Please take the records that follow and repeat exactly the lines starting with the line with "env_d = iData[7];" and going on through the line with "len_d = mode_q;".
:: PROVIDED RECORDS
===== config.mk =====
export PLATFORM = sky130hd
export DESIGN_NAME = apu_frame_sequencer
export DESIGN_NICKNAME = d
export VERILOG_FILES = /design/src/rtl/apu_frame_sequencer.sv
export SDC_FILE = /design/constraint.sdc
export NUM_CORES = 1
export LEC_CHECK = 0
export ABC_AREA = 1
export CORE_ASPECT_RATIO = 1.2
export CORE_UTILIZATION = 27
export CTS_BUF_LIST = sky130_fd_sc_hd__clkbuf_16
export DETAILED_ROUTE_END_ITERATION = 7
export SLEW_MARGIN = 40
export SYNTH_ARGS = -nofsm -noshare
export SYNTH_HDL_FRONTEND = slang
export SYNTH_SLANG_ARGS = --single-unit
export TNS_END_PERCENT = 100

===== constraint.sdc =====
create_clock -name iClk -period 1.76 [get_ports iClk]
set_input_delay 0.264 -clock iClk [delete_from_list [all_inputs] [get_ports iClk]]
set_output_delay 0.264 -clock iClk [all_outputs]
set_load 0.02 [all_outputs]

===== src/rtl/apu_frame_sequencer.sv =====
// NES APU frame sequencer: divides the CPU tick into quarter/half-frame strobes,
// owns the $4017 mode/IRQ-inhibit register and the frame IRQ flag.
module apu_frame_sequencer #(
  parameter int unsigned STEP_TICKS = 7457,
  parameter int unsigned CNT_W      = 16
) (
  input  logic       iClk,
  input  logic       iReset_n,
  input  logic       iTick,
  input  logic       iW4017,
  input  logic [7:0] iData,
  input  logic       iIrq_ack,
  output logic       oEnvelope_clk,
  output logic       oLength_sweep_clk,
  output logic       oFrame_irq,
  output logic       oMode
);

  typedef enum logic [2:0] {StS0, StS1, StS2, StS3, StS4} step_e;

  localparam logic [CNT_W-1:0] DivMax = CNT_W'(STEP_TICKS - 1);

  step_e            step_q, step_d;
  logic [CNT_W-1:0] div_q, div_d;
  logic             mode_q, mode_d;
  logic             inhibit_q, inhibit_d;
  logic             irq_q, irq_d;
  logic             env_q, env_d;
  logic             len_q, len_d;

  logic             step_event;
  logic             irq_set;
  logic             unused_data;

  // Only the top two data bits belong to $4017's sequencer fields.
  assign unused_data = ^iData[5:0];

  // A write in the same cycle discards the step event entirely.
  assign step_event = iTick && (div_q == DivMax) && !iW4017;

  // State register
  always_ff @(posedge iClk or negedge iReset_n) begin
    if (!iReset_n) begin
      step_q    <= StS0;
      div_q     <= '0;
      mode_q    <= 1'b0;
      inhibit_q <= 1'b0;
      irq_q     <= 1'b0;
      env_q     <= 1'b0;
      len_q     <= 1'b0;
    end else begin
      step_q    <= step_d;
      div_q     <= div_d;
      mode_q    <= mode_d;
      inhibit_q <= inhibit_d;
      irq_q     <= irq_d;
      env_q     <= env_d;
      len_q     <= len_d;
    end
  end

  // Next-state: divider, step sequence and $4017 register
  always_comb begin
    div_d     = div_q;
    step_d    = step_q;
    mode_d    = mode_q;
    inhibit_d = inhibit_q;

    if (iW4017) begin
      div_d     = '0;
      step_d    = StS0;
      mode_d    = iData[7];
      inhibit_d = iData[6];
    end else if (iTick) begin
      if (div_q == DivMax) begin
        div_d = '0;
      end else begin
        div_d = div_q + CNT_W'(1);
      end
    end

    if (step_event) begin
      unique case (step_q)
        StS0:    step_d = StS1;
        StS1:    step_d = StS2;
        StS2:    step_d = StS3;
        StS3:    step_d = mode_q ? StS4 : StS0;
        StS4:    step_d = StS0;
        default: step_d = StS0;
      endcase
    end
  end

  // Outputs: strobe and IRQ decode, registered one cycle after the event
  always_comb begin
    env_d   = 1'b0;
    len_d   = 1'b0;
    irq_set = 1'b0;

    if (iW4017) begin
      env_d = iData[7];
      len_d = iData[7];
    end else if (step_event) begin
      unique case (step_q)
        StS0: env_d = 1'b1;
        StS1: begin
          env_d = 1'b1;
          len_d = 1'b1;
        end
        StS2: env_d = 1'b1;
        StS3: begin
          // In 5-step mode S3 is the silent step.
          env_d   = !mode_q;
          len_d   = !mode_q;
          irq_set = !mode_q && !inhibit_q;
        end
        StS4: begin
          env_d = mode_q;
          len_d = mode_q;
        end
        default: begin
          env_d = 1'b0;
          len_d = 1'b0;
        end
      endcase
    end

    // Inhibiting write beats set; set beats acknowledge.
    if (iW4017 && iData[6]) begin
      irq_d = 1'b0;
    end else if (irq_set) begin
      irq_d = 1'b1;
    end else if (iIrq_ack) begin
      irq_d = 1'b0;
    end else begin
      irq_d = irq_q;
    end
  end

  assign oEnvelope_clk     = env_q;
  assign oLength_sweep_clk = len_q;
  assign oFrame_irq        = irq_q;
  assign oMode             = mode_q;

endmodule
::::
* EXERCISE RESULT:
      env_d = iData[7];
      len_d = iData[7];
    end else if (step_event) begin
      unique case (step_q)
        StS0: env_d = 1'b1;
        StS1: begin
          env_d = 1'b1;
          len_d = 1'b1;
        end
        StS2: env_d = 1'b1;
        StS3: begin
          // In 5-step mode S3 is the silent step.
          env_d   = !mode_q;
          len_d   = !mode_q;
          irq_set = !mode_q && !inhibit_q;
        end
        StS4: begin
          env_d = mode_q;
          len_d = mode_q;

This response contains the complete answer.